Carbohydrates sometimes get a bad rap. Many people mistakenly think of carbs as ‘fattening’ and try to avoid them at all costs. In fact, people can better control their weight by selecting high carb, high fiber foods (think fruit, veg & whole grains, not necessarily pasta and potatoes) but limiting their fat-rich foods. The majority of your energy comes from your carbohydrates however if your diet provides more carbs than you need and you haven’t burned the additional calories not used as energy, the excess will be stored as fat.

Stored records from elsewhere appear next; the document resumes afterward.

This design comes from an exercise in tuning for small area on the open sky130 flow, not from production work. Only simulation tests tie the RTL to the original design; equivalence was not proved. Power and IR drop assume default switching activity.

<file path="flow/run.sh">
#!/bin/bash
# synth_recipe.tcl (not shown) runs the flow's synth.tcl, then flattens the netlist and writes it again
# the make line also repeats each setting of config.mk as NAME=value (left out here)
make -C /OpenROAD-flow-scripts/flow DESIGN_CONFIG=/design/flow/config.mk WORK_HOME=/design/flow/orfs CLKGATE_MAP_FILE= SYNTH_SCRIPT=/design/flow/synth_recipe.tcl finish
</file>
<file path="flow/config.mk">
export PLATFORM = sky130hd
export DESIGN_NAME = user_logic
export DESIGN_NICKNAME = user_logic
export VERILOG_FILES = /design/flow/design.v
export SDC_FILE = /design/flow/constraint.sdc
export NUM_CORES = 4
export LEC_CHECK = 0
export CAP_MARGIN = 30
export CORE_MARGIN = 2
export CORE_UTILIZATION = 70
export CTS_BUF_LIST = sky130_fd_sc_hd__clkbuf_8
export CTS_CLUSTER_DIAMETER = 50
export CTS_CLUSTER_SIZE = 16
export PLACE_DENSITY = 0.8
export SLEW_MARGIN = 20
</file>
<file path="flow/constraint.sdc">
create_clock -name core_clock -period 10.0 [get_ports {tck}]
set_input_delay 2.0000 -clock core_clock [delete_from_list [all_inputs] [get_ports {tck}]]
set_output_delay 2.0000 -clock core_clock [all_outputs]
set_load 0.01 [all_outputs]
</file>
This is an optimization exercise on Yosys and OpenROAD, whose aim is small area, not a production implementation.
Function was checked by simulation only, so behaviour that the tests miss may differ from the original.
Power figures rest on the tool's default switching activity, not on a simulated workload.

==> 01-01 <==
==> flow/design.v <==
module regfile_sb #(
  parameter int DATA_W   = 32,
  parameter int ADDR_W   = 5,
  parameter int ZERO_REG = 1
) (
  input  logic              clk,
  input  logic              reset,
  input  logic [ADDR_W-1:0] rd_addr_1,
  input  logic [ADDR_W-1:0] rd_addr_2,
  output logic [DATA_W-1:0] rd_data_1,
  output logic [DATA_W-1:0] rd_data_2,
  output logic              rd_pend_1,
  output logic              rd_pend_2,
  input  logic              wr_en,
  input  logic [ADDR_W-1:0] wr_addr,
  input  logic [DATA_W-1:0] wr_data,
  input  logic              iss_en,
  input  logic [ADDR_W-1:0] iss_addr,
  output logic              iss_stall,
  output logic [ADDR_W:0]   pend_cnt
);
  localparam int DEPTH = 1 << ADDR_W;
  localparam int NREG  = DEPTH - 1;    
  logic [DATA_W-1:0] mem_q [1:DEPTH-1];
  logic [DATA_W-1:0] mem_d [1:DEPTH-1];
  logic [DEPTH-1:1]  pend_q;
  logic [DEPTH-1:1]  pend_d;
  logic [ADDR_W:0]   pend_cnt_q;
  logic [ADDR_W:0]   pend_cnt_d;
  logic [DEPTH-1:1] wdec, idec, rdec1, rdec2;
  logic [DEPTH-1:1] wen_row, hold_row;
  always_comb begin
    for (int i = 1; i < DEPTH; i++) begin
      wdec[i]  = (wr_addr   == ADDR_W'(i));
      idec[i]  = (iss_addr  == ADDR_W'(i));
      rdec1[i] = (rd_addr_1 == ADDR_W'(i));
      rdec2[i] = (rd_addr_2 == ADDR_W'(i));
      wen_row[i]  = reset & wr_en & wdec[i];
      hold_row[i] = reset & ~(wr_en & wdec[i]);
    end
  end
  logic pend_iss, pend_wr;
  regfile_sb_rmux #(.N(NREG)) u_pend_iss (.d(pend_q), .s(idec), .y(pend_iss));
  regfile_sb_rmux #(.N(NREG)) u_pend_wr  (.d(pend_q), .s(wdec), .y(pend_wr));
  logic wr_ok_s, same_s, iss_ok_s, iss_set_s, set_new_s, clr_s;
  always_comb begin
    wr_ok_s   = reset & wr_en & (wr_addr != '0);
    same_s    = iss_en & wr_en & (iss_addr == wr_addr);
    iss_ok_s  = reset & iss_en & (same_s | ~pend_iss);
    iss_set_s = iss_ok_s & (iss_addr != '0);
    iss_stall = reset & iss_en & pend_iss & ~same_s;
    set_new_s = iss_set_s & ~pend_iss;
    clr_s     = wr_ok_s & pend_wr & ~(iss_set_s & same_s);
    for (int i = 1; i < DEPTH; i++)
      pend_d[i] = (pend_q[i] & hold_row[i]) | (iss_ok_s & idec[i]);
    if (!reset) pend_cnt_d = '0;
    else        pend_cnt_d = pend_cnt_q + {{ADDR_W{1'b0}}, set_new_s} - {{ADDR_W{1'b0}}, clr_s};
  end
  for (genvar i = 1; i < DEPTH; i++) begin : g_row
    for (genvar b = 0; b < DATA_W; b++) begin : g_bit
      regfile_sb_wsel u_w (.q(mem_q[i][b]), .h(hold_row[i]), .d(wr_data[b]),
                           .w(wen_row[i]), .y(mem_d[i][b]));
    end
  end
  always_ff @(posedge clk) begin
    for (int i = 1; i < DEPTH; i++) mem_q[i] <= mem_d[i];
    pend_q     <= pend_d;
    pend_cnt_q <= pend_cnt_d;
  end
  assign pend_cnt = pend_cnt_q;
  for (genvar b = 0; b < DATA_W; b++) begin : g_rd
    logic [DEPTH-1:1] col;
    for (genvar i = 1; i < DEPTH; i++) begin : g_col
      assign col[i] = mem_q[i][b];
    end
    regfile_sb_rmux #(.N(NREG)) u_r1 (.d(col), .s(rdec1), .y(rd_data_1[b]));
    regfile_sb_rmux #(.N(NREG)) u_r2 (.d(col), .s(rdec2), .y(rd_data_2[b]));
  end
  regfile_sb_rmux #(.N(NREG)) u_p1 (.d(pend_q), .s(rdec1), .y(rd_pend_1));
  regfile_sb_rmux #(.N(NREG)) u_p2 (.d(pend_q), .s(rdec2), .y(rd_pend_2));
endmodule
module regfile_sb_wsel (
  input  logic q, h, d, w,
  output logic y
);
  assign y = (q & h) | (d & w);
endmodule
module regfile_sb_aoi222 (
  input  logic a1, a2, b1, b2, c1, c2,
  output logic y
);
  assign y = ~((a1 & a2) | (b1 & b2) | (c1 & c2));
endmodule
module regfile_sb_rmux #(
  parameter int N = 31
) (
  input  logic [N-1:0] d,
  input  logic [N-1:0] s,
  output logic         y
);
  localparam int NG = N / 3;
  localparam int NR = N - 3 * NG;
  logic [NG+NR-1:0] g_n;    
  for (genvar k = 0; k < NG; k++) begin : g_aoi
    regfile_sb_aoi222 u_a (.a1(d[3*k]), .a2(s[3*k]), .b1(d[3*k+1]), .b2(s[3*k+1]),
                           .c1(d[3*k+2]), .c2(s[3*k+2]), .y(g_n[k]));
  end
  for (genvar k = 0; k < NR; k++) begin : g_rem
    assign g_n[NG+k] = ~(d[3*NG+k] & s[3*NG+k]);
  end
  assign y = ~&g_n;
endmodule
==> flow/flow/run.sh <==
#!/bin/bash
# Own flow: the standard layout, with synthesis remapped by an
# area-oriented ABC script (registers are unchanged: dfflibmap runs first).
set -euo pipefail
HERE=$(pwd)
export MY_ABC_SCRIPT=$HERE/flow/nf.abc
bash standard.sh SYNTH_SCRIPT=$HERE/flow/my_synth.tcl synth > $HERE/flow_synth.log 2>&1
bash standard.sh finish > $HERE/flow_finish.log 2>&1
==> flow/flow/my_synth.tcl <==
# The standard flow's synthesis (synth_recipe.tcl) with one change: every abc call uses
# the area-oriented mapping script given by MY_ABC_SCRIPT.
proc synth {args} { yosys synth -nofsm -noshare {*}$args }
proc abc {args} {
  set i [lsearch -exact $args -script]
  if {$i >= 0} { lset args [expr {$i+1}] $::env(MY_ABC_SCRIPT) }
  yosys abc {*}$args
}
source $::env(SCRIPTS_DIR)/synth.tcl
# left out here: clear keep_hierarchy, flatten, clean up, hide names made inside functions, write 1_2_yosys.v
==> flow/flow/nf.abc <==
&get -n; &nf -R 1000; &put
==> flow/standard.sh <==
#!/bin/bash
# synth_recipe.tcl (not shown) runs the flow's synth.tcl, then flattens the netlist and writes it again
# the make line also repeats each setting of config.mk as NAME=value (left out here)
make -C /OpenROAD-flow-scripts/flow DESIGN_CONFIG=/design/flow/config.mk WORK_HOME=/design/flow/orfs CLKGATE_MAP_FILE= SYNTH_SCRIPT=/design/flow/synth_recipe.tcl "${@:-finish}"
==> flow/config.mk <==
export PLATFORM = sky130hd
export DESIGN_NAME = regfile_sb
export DESIGN_NICKNAME = regfile_sb
export VERILOG_FILES = /design/flow/design.v
export SDC_FILE = /design/flow/constraint.sdc
export NUM_CORES = 4
export LEC_CHECK = 0
export CAP_MARGIN = 20
export CORE_MARGIN = 2
export CORE_UTILIZATION = 45
export PLACE_DENSITY = 0.6
export SLEW_MARGIN = 20
export SYNTH_HIERARCHICAL = 1
==> flow/constraint.sdc <==
create_clock -name core_clock -period 6.0 [get_ports {clk}]
set_input_delay 1.2000 -clock core_clock [delete_from_list [all_inputs] [get_ports {clk}]]
set_output_delay 1.2000 -clock core_clock [all_outputs]
set_load 0.01 [all_outputs]
==> 06-05: changes against 01-01 <==
==> flow/flow/run.sh (replaced) <==
#!/bin/bash
# Own flow: the standard layout, with synthesis remapped by an
# area-oriented ABC script (registers are unchanged: dfflibmap runs first),
# clock tree synthesis without dummy loads, and a small buffer on each port.
set -euo pipefail
HERE=$(pwd)
export MY_ABC_SCRIPT=$HERE/flow/nf.abc
bash standard.sh SYNTH_SCRIPT=$HERE/flow/my_synth.tcl synth > $HERE/flow_synth.log 2>&1
CTS="-sink_clustering_enable -repair_clock_nets -dont_use_dummy_load -buf_list {sky130_fd_sc_hd__clkbuf_8} -sink_clustering_size 14 -sink_clustering_max_diameter 60"
bash standard.sh "CTS_ARGS=$CTS" "BUFFER_PORTS_ARGS=-buffer_cell sky130_fd_sc_hd__buf_1" finish > $HERE/flow_finish.log 2>&1
==> flow/flow/nf.abc (replaced) <==
&get -n; &st; &synch2; &nf -R 1000; &put
Settings changed: CAP_MARGIN 20 to 5, CORE_UTILIZATION 45 to 50, SLEW_MARGIN 20 to 5.
==> qor summary <==
item                                                                                      01-01         06-05
Share of final-layout standard cells stronger than drive strength 1                       12.9%         10.8%
Startpoint of the worst setup timing path                                          rd_addr_1[4]  rd_addr_2[3]
Critical Path AT                                                                        4.91 ns       4.36 ns
Routed length on met1                                                                  74400 µm      70500 µm
Reg power frac                                                                            46.3%         60.5%
GR met3 Demand/Resource                                                                   16.5%         18.0%
Outcome                                                              complete, but fails checks  no timing/DRC/antenna violations
Reasons for failing layout checks                                          negative setup slack             -
Area of the die                                                                       91300 µm²     82000 µm²
Reg2Reg Launch Point                                                                 pend_q[13]    pend_q[28]
Register fraction of the total cell area                                                  41.5%         45.4%
Worst reg-to-reg path cell count                                                             14            12
Height of the die                                                                        302 µm        286 µm
Power density over the cells                                                         302 nW/µm²    253 nW/µm²
Global placement routability congestion                                                   0.956         0.952
Starting density of the core                                                              45.3%         50.5%
Accumulated negative setup slack                                                      -0.155 ns          0 ns
Static leakage                                                                        0.0179 µW     0.0165 µW
Total wire length                                                                     209000 µm     200000 µm

==> afterwards: timing with drivers on the ports <==
The results above use ideal ports. As a check the final layouts listed here were re-extracted and re-timed, cells and wires unchanged.
Step 1: set_driving_cell puts a clkbuf_16 on clk and a buf_2 on each other input, an assumption about the parent block.
Step 2 adds t to the input delays and takes it off the output delays; t is the mean of the earliest and latest rising clock arrival at the registers after step 1. Input paths then give back, and output paths get back, about the clock's delay inside the block.
Three values: ideal, step 1, step 2; two values: the first two.
run | shift t [ns] | setup slack, ns | slew at the worst register clock pin (ns)
01-01 | 0.764 | -0.108 / -0.155 / -0.155 | 0.06 / 0.06
06-05 | 0.784 | 0.439 / 0.348 / 0.348 | 0.10 / 0.10
For 06-05, which loses most, drivers alone change the setup slack by -0.091 ns; drivers and shift together by -0.091 ns.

Speaking of which, here’s a sentence you probably never thought you’d see, ‘A healthy body needs fat’. There are good and bad fats. Monounsaturated and Polyunsaturated fats are known as the “better” fats, which can lower bad cholesterol levels and are beneficial when consumed in moderation. The bad fats, saturated and trans fats raise bad cholesterol (LDL) levels in your blood. The body has visible fat i.e. that which is visible on the body and invisible fat, which is the fat that surrounds and protects our organs inside us. Getting the right amount of fat in your diet is a balancing act. Too much fat will increase the risk of obesity, heart disease, diabetes amongst others. Too little fat can affect children’s growth, our immune system, skin and vision. Your body doesn’t need saturated fats, bad cholesterol (LDL) or trans fats from food so keep these to a minimum.
All foods have fat but foods like fruits and veg, whole grains, fish, low fat dairy products and skinless poultry generally have good quality and are low-fat. Steer clear of butter, lard and processed foods like cakes, some breads, canned or frozen meats and dishes.
The key here is to be sensible and knowledgeable so YOU know if you should or shouldn’t be eating something.
Cooking and Nutrition
From my point of view as a chef, I promote cooking food that actually comes from the ground as opposed to a box and naturally raised grass fed meat, poultry and wild seafood. Some people associate cooking healthy food as boring and tasteless but I’m here to show you how to cook tasty, easy to do, flavorful and most importantly healthy food.
Cooking changes the way food feels, looks, tastes and smells. Ever smell a fragrant aroma coming from the kitchen that puts a smile on your face? My goal is for you to enjoy eating and cooking healthy food and most importantly enjoy being healthy overall.